Gorleben bleibt weitere 20 Jahre Atom-Zwischenlager – trotz Endlager-Suche
Käte KitzmannGorleben bleibt weitere 20 Jahre Atom-Zwischenlager – trotz Endlager-Suche
Atomanlage Gorleben bleibt weitere 20 Jahre in Betrieb
Das deutsche Zwischenlager für atomare Abfälle in Gorleben wird vorerst weitere 20 Jahre genutzt. Die Verlängerung erfolgt, während die Behörden weiterhin nach einem Endlager für hochradioaktiven Müll suchen. Die aktuelle Genehmigung wäre 2034 nach vier Jahrzehnten Betrieb ausgelaufen.
Im Lager befinden sich derzeit 113 CASTOR-Behälter, die zwischen 1995 und 2011 in 13 Transporten angeliefert wurden. Jeder dieser Transporte war von massiven Protesten begleitet.
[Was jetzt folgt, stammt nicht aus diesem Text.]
`src/rtl/wavetable_lfo_interp_core_defines.svh`:
```
// assertion macros for the wavetable lfo core
`ifndef WAVETABLE_LFO_INTERP_CORE_DEFINES_SVH
`define WAVETABLE_LFO_INTERP_CORE_DEFINES_SVH

`ifndef NO_ASSERTIONS
`define WLFO_ASSERT_NOW(lbl, prop, msg) \
  lbl: assert property (@(posedge clk_i) disable iff (!rst_ni) (prop)) else $error(msg);
`define WLFO_ASSERT_NEXT(lbl, ante, cons, msg) \
  lbl: assert property (@(posedge clk_i) disable iff (!rst_ni) (ante) |=> (cons)) else $error(msg);
`else
`define WLFO_ASSERT_NOW(lbl, prop, msg)
`define WLFO_ASSERT_NEXT(lbl, ante, cons, msg)
`endif

`endif

```
`src/rtl/wlfo_pkg.sv`:
```
// shared types and constants of the wavetable lfo core
package wlfo_pkg;

  localparam int TableSize  = 512;
  localparam int AddrW      = $clog2(TableSize);
  localparam int FracW      = 16;
  localparam int HeadW      = AddrW + FracW;
  localparam int SampleW    = 16;
  localparam int IncW       = 25;
  localparam int GainW      = 16;
  localparam int GainFracW  = 12;
  localparam int OutW       = 20;
  localparam int OutShift   = FracW + GainFracW + SampleW - 16;
  localparam int ProdW      = SampleW + FracW + 2;
  localparam int ScaledW    = ProdW + GainW + 1;
  localparam int ShiftedW   = ScaledW - OutShift;
  localparam int CmdW       = HeadW;
  localparam int QueueDepth = 2;
  localparam int QPtrW      = $clog2(QueueDepth);
  localparam int QCountW    = $clog2(QueueDepth + 1);
  localparam int PaddrW     = 3;
  localparam int PdataW     = 32;

  localparam logic [GainW-1:0] GainReset = GainW'(4096);

  localparam logic RegIdxIncrement = 1'b0;
  localparam logic RegIdxGain      = 1'b1;

  typedef enum logic [1:0] {
    ACT_TICK        = 2'd0,
    ACT_WRITE       = 2'd1,
    ACT_PHASE_RESET = 2'd2,
    ACT_SET_OFFSET  = 2'd3
  } action_e;

  typedef enum logic {
    CMD_WRITE = 1'b0,
    CMD_TICK  = 1'b1
  } cmd_kind_e;

  typedef struct packed {
    cmd_kind_e         kind;
    logic [CmdW-1:0]   payload;
  } cmd_t;

  typedef struct packed {
    logic full;
    logic empty;
  } queue_status_t;

  typedef enum logic [2:0] {
    ST_IDLE,
    ST_READ_B,
    ST_MIX,
    ST_SCALE,
    ST_OUT
  } back_state_e;

endpackage

```
`src/rtl/wlfo_queue.sv`:
```
// short command queue between front and back
module wlfo_queue import wlfo_pkg::*; (
  input  logic          clk_i,
  input  logic          rst_ni,
  input  logic          push_i,
  input  cmd_t          cmd_i,
  input  logic          pop_i,
  output cmd_t          cmd_o,
  output queue_status_t status_o
);

  cmd_t               slot_q [QueueDepth];
  logic [QPtrW-1:0]   wptr_q, rptr_q;
  logic [QCountW-1:0] count_q;

  assign status_o.full  = (count_q == QCountW'(QueueDepth));
  assign status_o.empty = (count_q == '0);
  assign cmd_o          = slot_q[rptr_q];

  always_ff @(posedge clk_i) begin
    if (push_i) begin
      slot_q[wptr_q] <= cmd_i;
    end
  end

  always_ff @(posedge clk_i or negedge rst_ni) begin
    if (!rst_ni) begin
      wptr_q  <= '0;
      rptr_q  <= '0;
      count_q <= '0;
    end else begin
      if (push_i) begin
        wptr_q <= wptr_q + 1'b1;
      end
      if (pop_i) begin
        rptr_q <= rptr_q + 1'b1;
      end
      if (push_i && !pop_i) begin
        count_q <= count_q + 1'b1;
      end else if (pop_i && !push_i) begin
        count_q <= count_q - 1'b1;
      end
    end
  end

endmodule

```
`config.mk`:
```
export PLATFORM = sky130hd
export DESIGN_NAME = wlfo_queue
export DESIGN_NICKNAME = d
export VERILOG_FILES = /design/src/rtl/wavetable_lfo_interp_core_defines.svh /design/src/rtl/wlfo_pkg.sv /design/src/rtl/wlfo_queue.sv
export SDC_FILE = /design/constraint.sdc
export NUM_CORES = 1
export LEC_CHECK = 0
export BUFFER_PORTS_ARGS = -buffer_cell sky130_fd_sc_hd__buf_2
export CAP_MARGIN = 5
export CORE_MARGIN = 1.5
export CORE_UTILIZATION = 40
export DETAILED_ROUTE_END_ITERATION = 6
export PLACE_DENSITY_LB_ADDON = 0.2
export SETUP_SLACK_MARGIN = 0.3
export SYNTH_ARGS = -nofsm -noshare
export SYNTH_HDL_FRONTEND = slang
export SYNTH_SLANG_ARGS = --single-unit
```
`constraint.sdc`:
```
create_clock -name clk_i -period 2.2 [get_ports clk_i]
set_input_delay 0.11 -clock clk_i [delete_from_list [all_inputs] [get_ports clk_i]]
set_output_delay 0.11 -clock clk_i [all_outputs]
set_load 0.02 [all_outputs]
```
Gorleben, zwischen 1982 und 1983 erbaut, verfügt über dünnere Wände und Decken als neuere Zwischenlager.
Die bundeseigene Bundesgesellschaft für Endlagerung (BGE) befürwortet die Verlängerung aus Sicherheitsgründen. Das Bundesamt für die Sicherheit der nuklearen Entsorgung (BASE) wird das Genehmigungsverfahren begleiten. Die zusätzliche Zeit ermöglicht regelmäßige Sicherheitsüberprüfungen und den Wissensaustausch zwischen den Beteiligten.
Die Bürgerinitiative Umweltschutz Lüneburg-Dannenberg äußert hingegen Bedenken wegen der Risiken einer langfristigen Zwischenlagerung. Die Verzögerung resultiert aus der noch immer laufenden Suche nach einem Endlager für das radioaktive Material.
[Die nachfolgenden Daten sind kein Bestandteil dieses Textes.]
$ cat config.mk
export PLATFORM = sky130hd
export DESIGN_NAME = satu_cell
export DESIGN_NICKNAME = d
export VERILOG_FILES = /design/src/design/satu_pkg.sv /design/src/design/satu_cell.sv
export SDC_FILE = /design/constraint.sdc
export NUM_CORES = 1
export LEC_CHECK = 0
export ABC_AREA = 1
export ABC_CLOCK_PERIOD_IN_PS = 2050
export BUFFER_PORTS_ARGS = -buffer_cell sky130_fd_sc_hd__buf_2
export CAP_MARGIN = 0
export CORE_ASPECT_RATIO = 0.8
export CORE_MARGIN = 3
export CORE_UTILIZATION = 37
export CTS_BUF_LIST = sky130_fd_sc_hd__clkbuf_16
export CTS_CLUSTER_DIAMETER = 50
export CTS_CLUSTER_SIZE = 40
export DETAILED_ROUTE_END_ITERATION = 8
export GPL_TIMING_DRIVEN = 0
export PLACE_DENSITY_LB_ADDON = 0.08
export SETUP_SLACK_MARGIN = 0.1
export SLEW_MARGIN = 20
export SYNTH_ARGS = -nofsm -noshare
export SYNTH_HDL_FRONTEND = slang
export SYNTH_SLANG_ARGS = --single-unit
export TNS_END_PERCENT = 20
$ cat constraint.sdc
create_clock -name clock -period 2.05 [get_ports clock]
set_input_delay 0.5125 -clock clock [delete_from_list [all_inputs] [get_ports clock]]
set_output_delay 0.5125 -clock clock [all_outputs]
set_load 0.05 [all_outputs]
Mit der Genehmigungsverlängerung bleibt Gorleben bis 2054 in Betrieb. Dies sichert die weitere Überwachung der eingelagerten Abfälle, während die Suche nach einem Endlager fortgesetzt wird. Die Entscheidung trägt zwar kurzfristigen Sicherheitserfordernissen Rechnung, lässt die grundsätzliche Herausforderung einer dauerhaften Lösung jedoch ungelöst.